We all voted for MMP, albeit with a slim majority, and Saturday night's result delivered what we voted for. It's post-election uncertainty, so get used to it and it'll be a condition we'll have to live with in the coming weeks.
Should we be worried? The answer is NO, the card that Peters held up some years ago.
He's not the ogre that some paint him as. In Government he's been an asset, except for the Government of Jenny Shipley, but then she's the last person to talk about morality given the way she dealt to Jim Bolger.
He brought us free health care for kids and at the other end of the scale he brought us a cushion for the elderly through the Super Gold Card.
Of course he will talk first to Bill English, he's always said he'd do that to the party with the highest vote count. But talking is far short of walking up the aisle. English has done nothing to enamour himself to Peters, the best he said of him during the campaign was that he's a challenge to work with.
English seconded the vote to expel Peters from the National Party and he was party to the decision by John Key not to work with him when they won in 2008 which relegated him for three years to the political wilderness.

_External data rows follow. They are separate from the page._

This design comes from an exercise in tuning for small area, a short achievable clock period and few clock cycles per item on the open sky130 flow, not from production work. Where RTL was checked, it was by simulation tests only, not by an equivalence proof against the original. No activity file was given, so power comes from the tool's default toggle rates.

==> flow/design.v <==
`timescale 1ns/1ps
module mulDivHazardUnit (
	input logic clock,
	input logic rst,
	input logic ctrlMult,
	input logic ctrlDiv,
	input logic [31:0] operandA,
	input logic [31:0] operandB,
	input logic [4:0] rdIn,
	input logic [4:0] rs1,
	input logic [4:0] rs2,
	input logic [4:0] rd,
	output logic [31:0] result,
	output logic exception,
	output logic resultRdy,
	output logic stall
);
	function automatic logic [4:0] thermLen(logic [31:0] m);
		logic [32:0] t;
		t = {1'b0, m};
		for (int k = 0; k < 5; k++) begin
			thermLen[k] = 1'b0;
			for (int j = 1; (j << k) < 32; j += 2) begin
				thermLen[k] = thermLen[k] | (t[(j << k) - 1] & ~t[((j + 1) << k) - 1]);
			end
		end
	endfunction
	function automatic logic [2:0] booth(logic b1, logic b0, logic bm);
		booth[0] = b0 ^ bm;
		booth[1] = (b1 & ~b0 & ~bm) | (~b1 & b0 & bm);
		booth[2] = b1 & ~(b0 & bm);
	endfunction
	function automatic logic [38:0] addSk(logic [38:0] a, logic [38:0] b);
		logic [38:0] g;
		logic [38:0] p;
		logic [38:0] gg;
		logic [38:0] pp;
		g = a & b;
		p = a ^ b;
		gg = g;
		pp = p;
		for (int k = 1; k < 39; k <<= 1) begin
			for (int i = 0; i < 39; i++) begin
				if ((i & k) != 0) begin
					gg[i] = gg[i] | (pp[i] & gg[(i & ~(k - 1)) - 1]);
					pp[i] = pp[i] & pp[(i & ~(k - 1)) - 1];
				end
			end
		end
		addSk = p ^ {gg[37:0], 1'b0};
	endfunction
	logic busy;
	logic hazEn;
	logic [4:0] dest;
	logic phMul;
	logic phShift;
	logic phDiv;
	logic phFin;
	logic mulRes;
	logic zeroRes;
	logic [4:0] cnt;
	logic inv;
	logic divSb;
	logic negq;
	logic saR;
	logic ovf;
	logic sOvf;
	logic excReg;
	logic [37:0] R;
	logic [33:0] S;
	logic [31:0] Q;
	logic req;
	logic sa;
	logic sb;
	logic [31:0] magA;
	logic [31:0] magB;
	logic [31:0] maskA;
	logic [31:0] maskB;
	logic swap;
	logic dNeg;
	logic bZero;
	logic divTrivial;
	logic [4:0] lenA;
	logic [4:0] lenB;
	logic [6:0] dRaw;
	logic [4:0] lenAr;
	logic [4:0] lenBr;
	logic [4:0] dAmt;
	assign req = ctrlMult | ctrlDiv;
	assign sa = operandA[31];
	assign sb = operandB[31];
	assign magA = operandA ^ {32{sa}};
	assign magB = operandB ^ {32{sb}};
	always_comb begin
		maskA[31] = magA[31];
		maskB[31] = magB[31];
		for (int i = 30; i >= 0; i--) begin
			maskA[i] = maskA[i + 1] | magA[i];
			maskB[i] = maskB[i + 1] | magB[i];
		end
	end
	assign lenA = thermLen(maskA);
	assign lenB = thermLen(maskB);
	logic [7:0] nibA;
	logic [7:0] nibB;
	logic [7:0] nibMaskA;
	always_comb begin
		for (int k = 0; k < 8; k++) begin
			nibA[k] = |magA[4 * k +: 4];
			nibB[k] = |magB[4 * k +: 4];
		end
		nibMaskA[7] = nibA[7];
		for (int k = 6; k >= 0; k--) begin
			nibMaskA[k] = nibMaskA[k + 1] | nibA[k];
		end
	end
	assign swap = |(nibB & ~nibMaskA);
	assign dRaw = {2'b00, lenAr} + {6'b0, saR} - {2'b00, lenBr};
	assign dAmt = dRaw[4:0];
	assign dNeg = dRaw[6];
	assign bZero = operandB == 32'd0;
	assign divTrivial = bZero;
	logic rBadLoose;
	logic rBadStrict;
	logic selQ;
	logic selS1;
	logic selS2;
	logic selZ1;
	logic selZ2;
	logic fy;
	logic fz;
	logic cz;
	logic nz;
	logic [37:0] sExt;
	logic [37:0] x;
	logic [37:0] y;
	logic [37:0] z;
	logic [37:0] csaS;
	logic [37:0] csaC;
	logic [38:0] sumW;
	logic [37:0] sum;
	assign rBadLoose = ~((R[37:31] == 7'h00) | (R[37:31] == 7'h7f) |
		(R[37:0] == 38'h0080000000));
	assign rBadStrict = ~((R[37:31] == 7'h00) | (R[37:31] == 7'h7f));
	assign sExt = {{4{S[33]}}, S};
	assign x = selQ ? 38'd0 : R;
	assign y = (({6'd0, Q} & {38{selQ}}) | (sExt & {38{selS1}}) |
		({sExt[36:0], 1'b0} & {38{selS2}})) ^ {38{fy}};
	assign z = (({sExt[35:0], 2'b00} & {38{selZ1}}) |
		({sExt[34:0], 3'b000} & {38{selZ2}})) ^ {38{fz}};
	assign csaS = x ^ y ^ z;
	assign csaC = {(x[36:0] & y[36:0]) | (x[36:0] & z[36:0]) | (y[36:0] & z[36:0]), fy};
	assign sumW = addSk({csaS, cz}, {csaC, cz});
	assign nz = selS1 | selS2 | selZ1 | selZ2;
	logic [31:0] qAcc;
	logic lookAcc;
	logic [2:0] dA0;
	logic [2:0] dA1;
	logic [2:0] dM0;
	logic [2:0] dM1;
	logic fyDiv;
	logic [2:0] dAa0;
	logic [2:0] dAa1;
	logic [2:0] dAb0;
	logic [2:0] dAb1;
	assign qAcc = swap ? magA : magB;
	assign lookAcc = swap ? sa : sb;
	assign dAa0 = booth(magA[1], magA[0], sa) ^ {sa, 2'b00};
	assign dAa1 = booth(magA[3], magA[2], magA[1]) ^ {sa, 2'b00};
	assign dAb0 = booth(magB[1], magB[0], sb) ^ {sb, 2'b00};
	assign dAb1 = booth(magB[3], magB[2], magB[1]) ^ {sb, 2'b00};
	assign dA0 = swap ? dAa0 : dAb0;
	assign dA1 = swap ? dAa1 : dAb1;
	assign dM0 = booth(Q[5], Q[4], Q[3]);
	assign dM1 = booth(Q[7], Q[6], Q[5]);
	assign fyDiv = ~sum[37] ^ divSb;
	assign sum = sumW[38:1];
	logic [4:0] shAmt;
	logic [33:0] sShl;
	assign shAmt = dAmt;
	assign sShl = S << shAmt;
	logic mulLast;
	logic done;
	logic ovfNext;
	assign mulLast = Q[31:3] == 29'd0;
	assign done = (phMul & mulLast) | phFin;
	assign ovfNext = ovf | rBadLoose | (sOvf & nz);
	always_ff @(posedge clock) begin
		if (rst) begin
			busy <= 1'b0;
			hazEn <= 1'b0;
			resultRdy <= 1'b0;
			phMul <= 1'b0;
			phShift <= 1'b0;
			phDiv <= 1'b0;
			phFin <= 1'b0;
		end else begin
			resultRdy <= 1'b0;
			if (!busy) begin
				if (req) begin
					busy <= ctrlMult | ~divTrivial;
					hazEn <= (ctrlMult | ~divTrivial) & (rdIn != 5'd0);
					resultRdy <= ~ctrlMult & divTrivial;
					phMul <= ctrlMult;
					phShift <= ~ctrlMult & ~divTrivial;
				end
			end else begin
				if (done) begin
					busy <= 1'b0;
					hazEn <= 1'b0;
					resultRdy <= 1'b1;
					phMul <= 1'b0;
					phFin <= 1'b0;
				end
				if (phShift) begin
					phShift <= 1'b0;
					phDiv <= ~dNeg;
					busy <= ~dNeg;
					hazEn <= hazEn & ~dNeg;
					resultRdy <= dNeg;
				end
				if (phDiv && cnt == 5'd0) begin
					phDiv <= 1'b0;
					phFin <= 1'b1;
				end
			end
		end
	end
	always_ff @(posedge clock) begin
		if (!busy) begin
			dest <= rdIn;
			ovf <= 1'b0;
			sOvf <= 1'b0;
			inv <= swap ? sa : sb;
			saR <= sa;
			divSb <= sb;
			negq <= sa ^ sb;
			lenAr <= lenA;
			lenBr <= {lenB[4:1], lenB[0] | (lenB[4:1] == 4'd0)};
			mulRes <= ctrlMult;
			zeroRes <= ~ctrlMult & divTrivial;
			excReg <= ~ctrlMult & bZero;
		end else begin
			if (phMul) begin
				ovf <= ovfNext;
				excReg <= ovfNext;
				sOvf <= sOvf | ~((S[33:29] == 5'h00) | (S[33:29] == 5'h1f));
			end
			if (phShift) begin
				cnt <= dAmt;
				zeroRes <= dNeg;
			end
			if (phDiv) begin
				cnt <= cnt - 5'd1;
			end
		end
	end
	always_ff @(posedge clock) begin
		if (!busy) begin
			selQ <= 1'b0;
			selS1 <= ctrlMult & dA0[0];
			selS2 <= ctrlMult & dA0[1];
			selZ1 <= ctrlMult & dA1[0];
			selZ2 <= ctrlMult & dA1[1];
			fy <= ctrlMult & dA0[2];
			fz <= ctrlMult & dA1[2];
			cz <= ctrlMult ? dA1[2] : sa;
		end else if (phMul) begin
			selQ <= 1'b0;
			selS1 <= dM0[0];
			selS2 <= dM0[1];
			selZ1 <= dM1[0];
			selZ2 <= dM1[1];
			fy <= dM0[2] ^ inv;
			fz <= dM1[2] ^ inv;
			cz <= dM1[2] ^ inv;
		end else begin
			selQ <= phDiv & (cnt == 5'd0);
			selS1 <= phShift | (phDiv & (cnt != 5'd0));
			selS2 <= 1'b0;
			selZ1 <= 1'b0;
			selZ2 <= 1'b0;
			fy <= phShift ? ~divSb : ((cnt == 5'd0) ? negq : fyDiv);
			fz <= 1'b0;
			cz <= 1'b0;
		end
	end
	always_ff @(posedge clock) begin
		if (!busy) begin
			S <= (~ctrlMult | swap) ? {{2{sb}}, operandB} : {{2{sa}}, operandA};
			Q <= ctrlMult ? (swap ? magA : magB) : 32'd0;
			R <= ctrlMult ? 38'd0 : {6'd0, magA};
		end else begin
			R <= sum;
			if (phMul) begin
				S <= {S[29:0], 4'h0};
				Q <= {4'h0, Q[31:4]};
			end else begin
				S <= phShift ? sShl : {S[33], S[33:1]};
				Q <= {Q[30:0], phDiv & ~sum[37]};
			end
		end
	end
	assign result = R[31:0] & {32{~zeroRes}};
	assign exception = excReg | (mulRes & rBadStrict);
	assign stall = (busy & req) |
		(hazEn & ((rs1 == dest) | (rs2 == dest) | (rd == dest)));
endmodule
clock: 6.0 ns
lec_check: 0
abc_area: 1
cap_margin: 20
core_margin: 2
core_utilization: 40
setup_slack_margin: 2.0
slew_margin: 20
run.sh (not shown) runs the stock make flow with config.mk's settings and CLKGATE_MAP_FILE= SYNTH_SCRIPT=/design/flow/synth_recipe.tcl, a recipe that flattens the netlist after the stock synthesis.
Next try:
--- a/flow/design.v
+++ b/flow/design.v
@@ -82,11 +82,8 @@
 	logic divTrivial;
 	logic [4:0] lenA;
 	logic [4:0] lenB;
 	logic [6:0] dRaw;
-	logic [4:0] lenAr;
-	logic [4:0] lenBr;
-	logic [4:0] dAmt;
 	assign req = ctrlMult | ctrlDiv;
 	assign sa = operandA[31];
 	assign sb = operandB[31];
 	assign magA = operandA ^ {32{sa}};
@@ -114,13 +111,12 @@
 			nibMaskA[k] = nibMaskA[k + 1] | nibA[k];
 		end
 	end
 	assign swap = |(nibB & ~nibMaskA);
-	assign dRaw = {2'b00, lenAr} + {6'b0, saR} - {2'b00, lenBr};
-	assign dAmt = dRaw[4:0];
+	assign dRaw = {2'b00, lenA} + {6'b0, sa} - {2'b00, lenB};
 	assign dNeg = dRaw[6];
 	assign bZero = operandB == 32'd0;
-	assign divTrivial = bZero;
+	assign divTrivial = bZero | dNeg;
 	logic rBadLoose;
 	logic rBadStrict;
 	logic selQ;
 	logic selS1;
@@ -176,9 +172,9 @@
 	assign fyDiv = ~sum[37] ^ divSb;
 	assign sum = sumW[38:1];
 	logic [4:0] shAmt;
 	logic [33:0] sShl;
-	assign shAmt = dAmt;
+	assign shAmt = phMul ? 5'd4 : cnt;
 	assign sShl = S << shAmt;
 	logic mulLast;
 	logic done;
 	logic ovfNext;
@@ -213,12 +209,9 @@
 					phFin <= 1'b0;
 				end
 				if (phShift) begin
 					phShift <= 1'b0;
-					phDiv <= ~dNeg;
-					busy <= ~dNeg;
-					hazEn <= hazEn & ~dNeg;
-					resultRdy <= dNeg;
+					phDiv <= 1'b1;
 				end
 				if (phDiv && cnt == 5'd0) begin
 					phDiv <= 1'b0;
 					phFin <= 1'b1;
@@ -234,10 +227,9 @@
 			inv <= swap ? sa : sb;
 			saR <= sa;
 			divSb <= sb;
 			negq <= sa ^ sb;
-			lenAr <= lenA;
-			lenBr <= {lenB[4:1], lenB[0] | (lenB[4:1] == 4'd0)};
+			cnt <= dRaw[5] ? 5'd31 : dRaw[4:0];
 			mulRes <= ctrlMult;
 			zeroRes <= ~ctrlMult & divTrivial;
 			excReg <= ~ctrlMult & bZero;
 		end else begin
@@ -245,12 +237,8 @@
 				ovf <= ovfNext;
 				excReg <= ovfNext;
 				sOvf <= sOvf | ~((S[33:29] == 5'h00) | (S[33:29] == 5'h1f));
 			end
-			if (phShift) begin
-				cnt <= dAmt;
-				zeroRes <= dNeg;
-			end
 			if (phDiv) begin
 				cnt <= cnt - 5'd1;
 			end
 		end
@@ -292,9 +280,9 @@
 			R <= ctrlMult ? 38'd0 : {6'd0, magA};
 		end else begin
 			R <= sum;
 			if (phMul) begin
-				S <= {S[29:0], 4'h0};
+				S <= sShl;
 				Q <= {4'h0, Q[31:4]};
 			end else begin
 				S <= phShift ? sShl : {S[33], S[33:1]};
 				Q <= {Q[30:0], phDiv & ~sum[37]};
Effect: The new run finished clean. Design area rose by 4.4%. Hold slack got worse by 0.0055 ns. Total power rose by 7.8%. Flip-flop and latch count fell by 11. Setup slack got worse by 0.56 ns. Wire length fell by 0.77%. Core utilization rose by 3.4 points. Sequential power is about the same. Synthesized area fell by 2.4%. Clock skew stays flat. Non-clock buffer count rose by 63. Via count rose by 1.1%.
Testbench counts after the change, summed over its fixed seeds: cycles 3,245, ops 512.
For the first run of this note, only the layout was checked, not whether the RTL still works.

==> what the ideal ports hide <==
Ports are ideal in the flow. The routed layouts listed here were re-timed in OpenROAD. Step 1 assumes that a clkbuf_16 drives the clock port and a buf_2 every other input. Step 2 times the ports against the registers' clock, not the clock port: input delays grow and output delays shrink by t, the midpoint of the rising clock arrivals with the driver on. a / b / c = ideal / step 1 / step 2; a / b = the first two.
run | t (ns) | setup slack, ns | worst hold slack (ns) | latest minus earliest clock arrival (ns) | worst register clock-pin slew, ns
the first run | 0.516 | 2.137 / 2.111 / 1.716 | 0.484 / 0.484 / 0.484 | 0.013 / 0.013 | 0.08 / 0.08
the second run | 0.485 | 1.582 / 1.562 / 1.077 | 0.479 / 0.479 / 0.479 | 0.016 / 0.016 | 0.07 / 0.07
After both steps setup and hold are still met in every run listed. For the second run, which loses most, drivers alone change the setup slack by -0.020 ns; drivers and shift together by -0.505 ns.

And it was National who leaked his pension overpayment in an effort to discredit him during the campaign.
So there's no love lost between this man and his old teammates.
But then with Labour there's the Green factor and that's almost as distasteful. So long as they're not at the Cabinet table he could live with them, a bit like having an ex-wife living in the sleep out, seen but certainly not heard.
Prime Minister Jacinda Ardern, don't rule it out.